### config.mk
export PLATFORM = sky130hd
export DESIGN_NAME = button_hold_classifier
export DESIGN_NICKNAME = d
export VERILOG_FILES = /design/src/design/bhc_pkg.sv /design/src/design/bhc_core.sv /design/src/design/button_hold_classifier.sv
export SDC_FILE = /design/constraint.sdc
export NUM_CORES = 1
export LEC_CHECK = 0
export ABC_AREA = 1
export BUFFER_PORTS_ARGS = -buffer_cell sky130_fd_sc_hd__buf_2
export CORE_UTILIZATION = 33
export CTS_BUF_LIST = sky130_fd_sc_hd__clkbuf_16
export DETAILED_ROUTE_END_ITERATION = 6
export PLACE_DENSITY = 0.56
export SYNTH_ARGS = -nofsm -noshare
export SYNTH_HDL_FRONTEND = slang
export SYNTH_SLANG_ARGS = --single-unit
### constraint.sdc
create_clock -name clk -period 2.4 [get_ports clk]
set_clock_uncertainty 0.1 [all_clocks]
set_input_delay 0.48 -clock clk [delete_from_list [all_inputs] [get_ports clk]]
set_output_delay 0.48 -clock clk [all_outputs]
set_load 0.1 [all_outputs]
### src/design/bhc_pkg.sv
// Shared types, codes and reset values for the button hold classifier.
package bhc_pkg;

  localparam int unsigned REG_W        = 8;
  localparam int unsigned CFG_IDX_W    = 2;
  localparam int unsigned COUNT_BITS_D = 8;

  localparam logic [REG_W-1:0] PAIR_HOLD_RST  = 8'd3;
  localparam logic [REG_W-1:0] RESET_HOLD_RST = 8'd20;
  localparam logic [REG_W-1:0] REBOOT_MIN_RST = 8'd3;

  typedef enum logic [CFG_IDX_W-1:0] {
    CFG_PAIR_HOLD  = 2'd0,
    CFG_RESET_HOLD = 2'd1,
    CFG_REBOOT_MIN = 2'd2,
    CFG_UNUSED     = 2'd3
  } cfg_idx_t;

  typedef enum logic {
    OP_TICK = 1'b0,
    OP_READ = 1'b1
  } opcode_t;

  typedef enum logic [1:0] {
    EV_NONE   = 2'd0,
    EV_PAIR   = 2'd1,
    EV_RESET  = 2'd2,
    EV_REBOOT = 2'd3
  } event_t;

  typedef struct packed {
    logic [REG_W-1:0] pair_hold;
    logic [REG_W-1:0] reset_hold;
    logic [REG_W-1:0] reboot_min;
  } cfg_t;

  typedef struct packed {
    logic go;
    logic rd;
    logic pair_pressed;
    logic reset_pressed;
  } step_t;

endpackage

### src/design/bhc_core.sv
// Held counters, sticky events and the one-step update for one item.
module bhc_core #(
  parameter int unsigned COUNT_BITS = bhc_pkg::COUNT_BITS_D
) (
  input  logic             clk,
  input  logic             rst_n,
  input  bhc_pkg::step_t   step,
  input  bhc_pkg::cfg_t    cfg,
  output bhc_pkg::event_t  ev
);

  // compare width covers both counter and threshold
  localparam int unsigned CMP_W = (COUNT_BITS > bhc_pkg::REG_W) ? COUNT_BITS : bhc_pkg::REG_W;
  localparam logic [COUNT_BITS-1:0] CNT_MAX = {COUNT_BITS{1'b1}};

  logic [COUNT_BITS-1:0] pair_held_r,  pair_held_nxt;
  logic [COUNT_BITS-1:0] reset_held_r, reset_held_nxt;
  logic                  pair_pend_r,   pair_pend_nxt;
  logic                  reset_pend_r,  reset_pend_nxt;
  logic                  reboot_pend_r, reboot_pend_nxt;

  logic [COUNT_BITS-1:0] pair_inc, reset_inc;
  logic [CMP_W-1:0]      pair_inc_w, reset_inc_w, reset_held_w;
  logic [CMP_W-1:0]      pair_thr_w, reset_thr_w, reboot_thr_w;

  always_comb begin
    pair_inc  = (pair_held_r  == CNT_MAX) ? CNT_MAX : pair_held_r  + 1'b1;
    reset_inc = (reset_held_r == CNT_MAX) ? CNT_MAX : reset_held_r + 1'b1;

    pair_inc_w   = CMP_W'(pair_inc);
    reset_inc_w  = CMP_W'(reset_inc);
    reset_held_w = CMP_W'(reset_held_r);
    pair_thr_w   = CMP_W'(cfg.pair_hold);
    reset_thr_w  = CMP_W'(cfg.reset_hold);
    reboot_thr_w = CMP_W'(cfg.reboot_min);

    pair_held_nxt   = pair_held_r;
    reset_held_nxt  = reset_held_r;
    pair_pend_nxt   = pair_pend_r;
    reset_pend_nxt  = reset_pend_r;
    reboot_pend_nxt = reboot_pend_r;
    ev              = bhc_pkg::EV_NONE;

    if (step.rd) begin
      // highest pending event wins and only that one clears
      priority if (pair_pend_r) begin
        ev = bhc_pkg::EV_PAIR;
      end else if (reset_pend_r) begin
        ev = bhc_pkg::EV_RESET;
      end else if (reboot_pend_r) begin
        ev = bhc_pkg::EV_REBOOT;
      end else begin
        ev = bhc_pkg::EV_NONE;
      end
    end

    if (step.go) begin
      if (step.rd) begin
        priority if (pair_pend_r) begin
          pair_pend_nxt = 1'b0;
        end else if (reset_pend_r) begin
          reset_pend_nxt = 1'b0;
        end else if (reboot_pend_r) begin
          reboot_pend_nxt = 1'b0;
        end else begin
          // nothing pending, nothing to clear
        end
      end else if (step.pair_pressed) begin
        // reset button ignored, its count frozen
        pair_held_nxt = pair_inc;
        if (pair_inc_w >= pair_thr_w) begin
          pair_pend_nxt = 1'b1;
        end
      end else begin
        pair_held_nxt = '0;
        if (step.reset_pressed) begin
          reset_held_nxt = reset_inc;
          if (reset_inc_w >= reset_thr_w) begin
            reset_pend_nxt = 1'b1;
          end
        end else begin
          if (reset_held_w >= reboot_thr_w && reset_held_w < reset_thr_w) begin
            reboot_pend_nxt = 1'b1;
          end
          reset_held_nxt = '0;
        end
      end
    end
  end

  always_ff @(posedge clk) begin
    if (!rst_n) begin
      pair_held_r   <= '0;
      reset_held_r  <= '0;
      pair_pend_r   <= 1'b0;
      reset_pend_r  <= 1'b0;
      reboot_pend_r <= 1'b0;
    end else begin
      pair_held_r   <= pair_held_nxt;
      reset_held_r  <= reset_held_nxt;
      pair_pend_r   <= pair_pend_nxt;
      reset_pend_r  <= reset_pend_nxt;
      reboot_pend_r <= reboot_pend_nxt;
    end
  end

endmodule

### src/design/button_hold_classifier.sv
// Top level of the button hold classifier: input stage, settings, result register.
//
//  channel | direction | handshake           | payload
//  --------+-----------+---------------------+------------------------------------
//  in_     | in        | in_valid / in_stall | in_opcode, in_pair_pin, in_reset_pin
//  out_    | out       | out_valid/out_stall | out_event_code
//  cfg_    | in        | cfg_we              | cfg_index, cfg_wdata
//
// One item per cycle sustained while in_stall is low. An accepted item sits
// in the input stage, where the counter and event logic acts on it; a read's
// event code is then registered in the result register and shows on out_.
// Ticks give no item on out_.
// in_stall rises only when the stage holds a read and the result register is
// still full and stalled; ticks behind it wait so order is kept.
// rst_n is synchronous: counters and events clear, settings return to 3/20/3.
module button_hold_classifier #(
  parameter int unsigned COUNT_BITS = bhc_pkg::COUNT_BITS_D
) (
  input  logic                                 clk,
  input  logic                                 rst_n,
  // item input
  input  logic                                 in_valid,
  output logic                                 in_stall,
  input  logic                                 in_opcode,
  input  logic                                 in_pair_pin,
  input  logic                                 in_reset_pin,
  // result output
  output logic                                 out_valid,
  input  logic                                 out_stall,
  output logic [1:0]                           out_event_code,
  // settings write port
  input  logic                                 cfg_we,
  input  logic [bhc_pkg::CFG_IDX_W-1:0]        cfg_index,
  input  logic [bhc_pkg::REG_W-1:0]            cfg_wdata
);

  bhc_pkg::cfg_t    cfg_r;
  bhc_pkg::step_t   step;
  bhc_pkg::event_t  ev;

  // input stage
  logic stg_valid_r;
  logic stg_op_r;
  logic stg_pair_r;
  logic stg_reset_r;

  // result register
  logic       out_valid_r;
  logic [1:0] out_code_r;

  logic in_accept;
  logic blocked;

  // a read may only leave the stage when the result register can take it
  assign blocked   = stg_valid_r && (stg_op_r == bhc_pkg::OP_READ) && out_valid_r && out_stall;
  assign in_stall  = blocked;
  assign in_accept = in_valid && !in_stall;

  always_comb begin
    step.go            = stg_valid_r && !blocked;
    step.rd            = (stg_op_r == bhc_pkg::OP_READ);
    step.pair_pressed  = !stg_pair_r;   // pins are active low
    step.reset_pressed = !stg_reset_r;
  end

  bhc_core #(
    .COUNT_BITS (COUNT_BITS)
  ) u_core (
    .clk   (clk),
    .rst_n (rst_n),
    .step  (step),
    .cfg   (cfg_r),
    .ev    (ev)
  );

  // settings; writes beyond the list are dropped
  always_ff @(posedge clk) begin
    if (!rst_n) begin
      cfg_r.pair_hold  <= bhc_pkg::PAIR_HOLD_RST;
      cfg_r.reset_hold <= bhc_pkg::RESET_HOLD_RST;
      cfg_r.reboot_min <= bhc_pkg::REBOOT_MIN_RST;
    end else if (cfg_we) begin
      unique case (bhc_pkg::cfg_idx_t'(cfg_index))
        bhc_pkg::CFG_PAIR_HOLD:  cfg_r.pair_hold  <= cfg_wdata;
        bhc_pkg::CFG_RESET_HOLD: cfg_r.reset_hold <= cfg_wdata;
        bhc_pkg::CFG_REBOOT_MIN: cfg_r.reboot_min <= cfg_wdata;
        default: ;
      endcase
    end
  end

  // stage control
  always_ff @(posedge clk) begin
    if (!rst_n) begin
      stg_valid_r <= 1'b0;
    end else if (in_accept) begin
      stg_valid_r <= 1'b1;
    end else if (step.go) begin
      stg_valid_r <= 1'b0;
    end
  end

  // stage payload
  always_ff @(posedge clk) begin
    if (in_accept) begin
      stg_op_r    <= in_opcode;
      stg_pair_r  <= in_pair_pin;
      stg_reset_r <= in_reset_pin;
    end
  end

  // result register control
  always_ff @(posedge clk) begin
    if (!rst_n) begin
      out_valid_r <= 1'b0;
    end else if (step.go && step.rd) begin
      out_valid_r <= 1'b1;
    end else if (out_valid_r && !out_stall) begin
      out_valid_r <= 1'b0;
    end
  end

  always_ff @(posedge clk) begin
    if (step.go && step.rd) begin
      out_code_r <= ev;
    end
  end

  assign out_valid      = out_valid_r;
  assign out_event_code = out_code_r;

endmodule

## After elaboration in Yosys (flattened, before gate mapping)

Cells that the tools add are included.

- Register bits after elaboration: 50
- Bits of input ports: 18
- Output and inout bits: 4
- Logic and storage cells: 82

- Add/sub/neg operators: 2
- Order comparisons: 4
- Equal/unequal tests: 8
- Multiplexer cells: 25
- Bitwise operators: 1
- Reduce and logical (&&, ||, !) cells: 27

Operator list:

| operator | number |
|---|---|
| $mux W8 | 4 |
| $ge A8 B8 Y1 | 3 |
| $mux W1 | 19 |
| $add A8 B1 Y8 const B | 2 |
| $eq A8 B8 Y1 const B | 2 |
| $reduce_bool A2 Y1 | 7 |
| $logic_and A1 B1 Y1 | 8 |
| $lt A8 B8 Y1 | 1 |
| $ne A2 B2 Y1 const B | 4 |
| $reduce_and A2 Y1 | 4 |
| $reduce_and A3 Y1 | 2 |
| $reduce_and A6 Y1 | 1 |
| $reduce_and A5 Y1 | 1 |
| $mux W2 | 2 |
| $eq A2 B1 Y1 const B | 1 |
| $eq A2 B2 Y1 const B | 1 |
| $logic_not A1 Y1 | 2 |
| $logic_not A2 Y1 | 1 |
| $reduce_or A2 Y1 | 1 |
| $not A1 Y1 | 1 |

## Logic depth before layout (Yosys ltp)

- Depth after elaboration: 7
- Depth in mapped cells: 21

## Cells and area by module

From an unflattened synthesis, not the netlist that was laid out.

- Cell total of the unflattened synthesis: 454
- Area, all modules: 3,155.5 um^2

By module, submodules not included:

| module | times used | cells an instance | area each (um^2) | seq. area each (um^2) |
|---|---|---|---|---|
| bhc_core | 1 | 287 | 1,893.1 | 380.4 |
| button_hold_classifier | 1 | 167 | 1,262.5 | 670.6 |

## Worst setup path after synthesis

OpenSTA, ideal clock, no wires.

- Path type: register -> register
- Start: register out_valid_r (netlist: out_valid)
- End: register u_core.reboot_pend_r
- Data arrival time: 3.038 ns
- Data required time: 2.230 ns
- Path slack: -0.808 ns
- Cell stages (with the launch flop): 9
- Buffers on the path: 0
- Period minus slack after synthesis: 3.208 ns
- Cells stage by stage: dfxtp_1 > nand2_1 > nor2_1 > nor2_1 > nand2_1 > nand2_1 > nand4_1 > nand2_1 > a21oi_1

- Longest elaborated chain between the ends: 5

Ends and longest elaborated chain:

| what | RTL line | source |
|---|---|---|
| start, declared | button_hold_classifier.sv:48 | `logic out_valid_r;` |
| start signal, assigned | button_hold_classifier.sv:115 | `out_valid_r <= 1'b0;` |
| start signal, assigned | button_hold_classifier.sv:117 | `out_valid_r <= 1'b1;` |
| start signal, assigned | button_hold_classifier.sv:119 | `out_valid_r <= 1'b0;` |
| $logic_and A1 B1 Y1 (2 in a row) | button_hold_classifier.sv:55 | `assign blocked = stg_valid_r && (stg_op_r == bhc_pkg::OP_READ) && out_valid_r && out_stall;` |
| via in_stall | button_hold_classifier.sv:23 | `output logic in_stall,` |
| $logic_not A1 Y1 | button_hold_classifier.sv:60 | `step.go = stg_valid_r && !blocked;` |
| $logic_and A1 B1 Y1 | button_hold_classifier.sv:60 |  |
| $reduce_and A6 Y1 (no source line) | n/a |  |
| end signal, assigned | bhc_core.sv:103 | `reboot_pend_r <= reboot_pend_nxt;` |
| end, declared | bhc_core.sv:20 | `logic reboot_pend_r, reboot_pend_nxt;` |

The timed path passes the listed nets, and every way through them passes these cells.
A chain may end at the register's enable or synchronous reset.

## Final worst setup path

- Start: register u_core.reset_held_r[1]
- End: register u_core.reset_pend_r

- Longest elaborated chain between the ends: 5
- Elaborated cells on any way between the ends: 6
- Classes of those cells: add/sub: 1; order compare: 1; eq/ne: 1; mux: 1; reduce/logical: 2

Ends and longest elaborated chain:

| what | RTL line | source |
|---|---|---|
| start, declared | bhc_core.sv:17 | `logic [COUNT_BITS-1:0] reset_held_r, reset_held_nxt;` |
| start signal, assigned | bhc_core.sv:100 | `reset_held_r <= reset_held_nxt;` |
| $add A8 B1 Y8 or $eq A8 B8 Y1 (tied branches) | bhc_core.sv:28 | `reset_inc = (reset_held_r == CNT_MAX) ? CNT_MAX : reset_held_r + 1'b1;` |
| $mux W8 (*) | bhc_core.sv:28 |  |
| $ge A8 B8 Y1 (*) | bhc_core.sv:78 | `if (reset_inc_w >= reset_thr_w) begin` |
| $reduce_bool A2 Y1 (no source line) (*) | n/a |  |
| $reduce_and A5 Y1 (no source line) (*) | n/a |  |
| end signal, assigned | bhc_core.sv:102 | `reset_pend_r <= reset_pend_nxt;` |
| end, declared | bhc_core.sv:19 | `logic reset_pend_r, reset_pend_nxt;` |

Mark *: on every way between the ends. The rest lies on a longest branch, timed or not.

==> flow_summary.yaml <==
layout:
  areaGrowthSynthToFinish_pct: 18.7
  final_area_um2: 3480
  utilization: 0.401
  fin_nets: 487
  nFillCells: 905
  diodes: 0
  drive_gt1_frac: 0.178
synthesis:
  syn_inst: 405
  synth_xor_area_frac: 0.00299
  async_flop_share: 0
  yosys.area.top_type: "dfxtp_1"
  synthFlopType: "dfxtp_1"
  syn-cell-area_um2: 2930
  yosys.cell_count.top_type: "nand2_1"
  synth_cell_type_count: 30
  synthTopCellsByArea: "dfxtp_1 31%, ha_1 14%, nand2_1 13%"
  syn_area_per_cell_um2: 7.24
  synthAdderAreaFrac: 0.141
  synth-edff-count: 5
  syn-num-nets: 456
  synth_compound_area_frac: 0.157
  yosys_warnings: 0
  synth_top_family_by_area: "simple AND/OR/NAND/NOR gates"
  synth_common_cells: "100 x nand2_1, 61 x inv_1, 50 x a21oi_1"
  ys_seq_area_frac: 0.358
  synthMuxAreaShare: 0
  synth_top_area_frac: 0.307
  yosys.area_share.simple: 0.246
  synth-seq-cells: 50
die:
  num_rows: 34
  die_w_um: 96.3
  die_h_um: 96.3
  core-area_um2: 8680
  io_pins: 22
  dieArea_um2: 9270
  initial_core_util: 0.338
sta:
  finalSetupTns_ns: -0.0113
  fmax_mhz: 415
  hold_viol_final: 0
  fin_crit_sh: 1.00
  max_slew_margin: 0.588
  fin_crit_ns: 2.41
  max_slew.worst_pin.slew_ns: 0.614
  rsz0062_at_grt: "yes"
  hold_slack_ns: 0.270
  maxSlewViolCount: 0
  fin_ws_ns: -0.0113
  finalSetupViolCount: 1
worst_setup_path:
  crit_buf_inv: 2
  cp.arrival_ns: 2.51
  worstSetupPathType: "reg -> reg"
  path_cells: "ha_4 > nand2_2 > inv_2 > nand2_4 > nor2_4 > nand2_2 > nor3_4 > inv_2 > nand3_2 > ha_1 > a21o_1 > nor2_1 > nand3_2 > nand2_1 > nand2_1 > nand2_1 > nand2_1 > a21oi_1"
  critPathMostFrequentCell: "nand2_1"
  critPathRequiredTime_ns: 2.50
  critPathSlowestCell: "dfxtp_2"
  cp_top_family: "simple AND/OR/NAND/NOR gates"
  crit_start: "u_core.reset_held_r[1]"
  cpPeakStageDelay_ns: 0.36
  cp_max_fo: 5
  r2r-start: "u_core.reset_held_r[1]"
  startpoint_type: "flip-flop"
  crit_cells: 18
  reg2reg_depth: 18
  end_kind: "flip-flop"
clock_network:
  path_clk_slew_ns: 0.07
  insertion_delay_ns: 0.28
  cts.sinks: 50
  cts_root_buf: "clkbuf_16"
  cts_buffer_depth: 2
  holdBufCountCts: 0
  cts_htree_levels: 2
  cts_tree: "yes"
  numCtsBuffers: 5
global_routing:
  grt_pass1_vias: 2341
  busiest_layer: "met2"
  gr-usage-met3: 0.0261
  grt_usage: 0.158
  antenna_found_initial: 0
  grt_pass1_wl_um: 11200
  gr-total-overflow: 0
  grt_use_met2: 0.257
  grt_max_degree: 27
  met1_usage: 0.216
placed_design:
  gp_congestion: 0.812
  hpwl_um: 5000
  portBuffers: 21
  pre_cts_ws_ns: 0.00793
  place_area_um2: 3200
pwr:
  intPower_mw: 1.31
  ir_worst_vdd_v: 0.000267
  power_per_cell_area_nw_per_um2: 498
  p_sw_uw: 423
  p_leak_nw: 1.63
  seqPwrFrac: 0.511
  comb_power_share: 0.105
  sw_frac_of_total: 0.244
  clockPowerShare: 0.384
status:
  violations: "negative setup slack"
  status: "finished, violations left"
worst_hold_path:
  hold_class: "in -> reg"
  min_from: "in_pair_pin"
  worstHoldPathCells: 1
detailed_routing:
  vias: 2586
  drt_wl_total_um: 6660
  antenna_left: 0
  via_per_inst: 4.74
  dr.pass1.iters: 4
  avgRoutedWirePerCell_um: 12.2
  drc: 0
  drt_iter0_markers: 104
job:
  drv_cap: 0
-- worst paths after layout --
| kind | end | slack (ns) |
|---|---|---|
| max | u_core.reset_pend_r | -0.01 |
| min | stg_pair_r | 0.27 |
| max reg2reg | u_core.reset_pend_r | -0.01 |
| min reg2reg | cfg_r[6] | 0.36 |
-- placed cells by master (no fill, tap or decap), drive strengths merged, types with 2 or more instances in the layout --
cell and n:
a21oi 50, a31oi 2, buf 33, clkbuf 5, dfxtp 45, edfxtp 5, ha 33, inv 66
nand2 102, nand3 14, nand4 6, nor2 24, nor3 8, o211ai 4, o21ai 29, or2 5
-- state kept, by name (all words and copies together) (netlist names), 2 cells and up --
register	count
cfg_r	24
u_core.pair_held_r	8
u_core.reset_held_r	8
out_event_code	2
-- power groups by stage --
stage | sequential [mW] | clock, mW | combinational (mW)
6_report | 0.886 | 0.665 | 0.181
2_1_floorplan | 0.911 | 0 | 0.114
3_3_place_gp | 0.904 | 0 | 0.171
5_1_grt | 0.889 | 0.725 | 0.210
4_1_cts | 0.885 | 0.691 | 0.177
3_5_place_dp | 0.904 | 0 | 0.176
-- cells by family (layout without fill, tap and decap cells) --
logic type / after synthesis / in the layout
fa+ha+maj: 33 / 33
buf+inv: 73 / 105
xor+xnor: 1 / 1
simple gates: 161 / 161
flops: 50 / 50
compound gates: 87 / 87
-- timing repair --
action,4_1_cts,5_1_grt
gates resized for setup,3,24
pin swaps,0,16
endpoints found under the setup margin,2,2
buffers inserted,0,5
-- metrics by stage --
step / power, mW / instances
2_1_floorplan: 1.03 / 405
3_3_place_gp: 1.07 / 532
3_5_place_dp: 1.08 / 532
4_1_cts: 1.75 / 540
5_1_grt: 1.82 / 545
6_report: 1.73 / 545
-- layout make-up --
cell class,count,area (µm²),share of cell area
Timing Repair Buffer,33,195,0.0561
Clock buffer,5,125,0.0359
Multi-Input combinational cell,282,1720,0.493
Sequential cell,50,1060,0.304
Inverter,64,240,0.0690
Clock inverter,3,11.3,0.00323
Tap cell,108,135,0.0388
-- routing by layer --
| layer | wire length, µm | share of wire |
|---|---|---|
| met1 | 3260 | 0.49 |
| met2 | 3190 | 0.48 |
| met3 | 182 | 0.027 |
| met4 | 35 | 0.0053 |
| met5 | 0 | 0 |
Power figures use the tool's default switching activity.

**WHAT TO DO**
Retype word for word everything in the listing above from the line that holds "order is kept." down to the line that holds "settings write port". Keep both end lines and leave out the rest.

**RESPONSE**
// still full and stalled; ticks behind it wait so order is kept.
// rst_n is synchronous: counters and events clear, settings return to 3/20/3.
module button_hold_classifier #(
  parameter int unsigned COUNT_BITS = bhc_pkg::COUNT_BITS_D
) (
  input  logic                                 clk,
  input  logic                                 rst_n,
  // item input
  input  logic                                 in_valid,
  output logic                                 in_stall,
  input  logic                                 in_opcode,
  input  logic                                 in_pair_pin,
  input  logic                                 in_reset_pin,
  // result output
  output logic                                 out_valid,
  input  logic                                 out_stall,
  output logic [1:0]                           out_event_code,
  // settings write port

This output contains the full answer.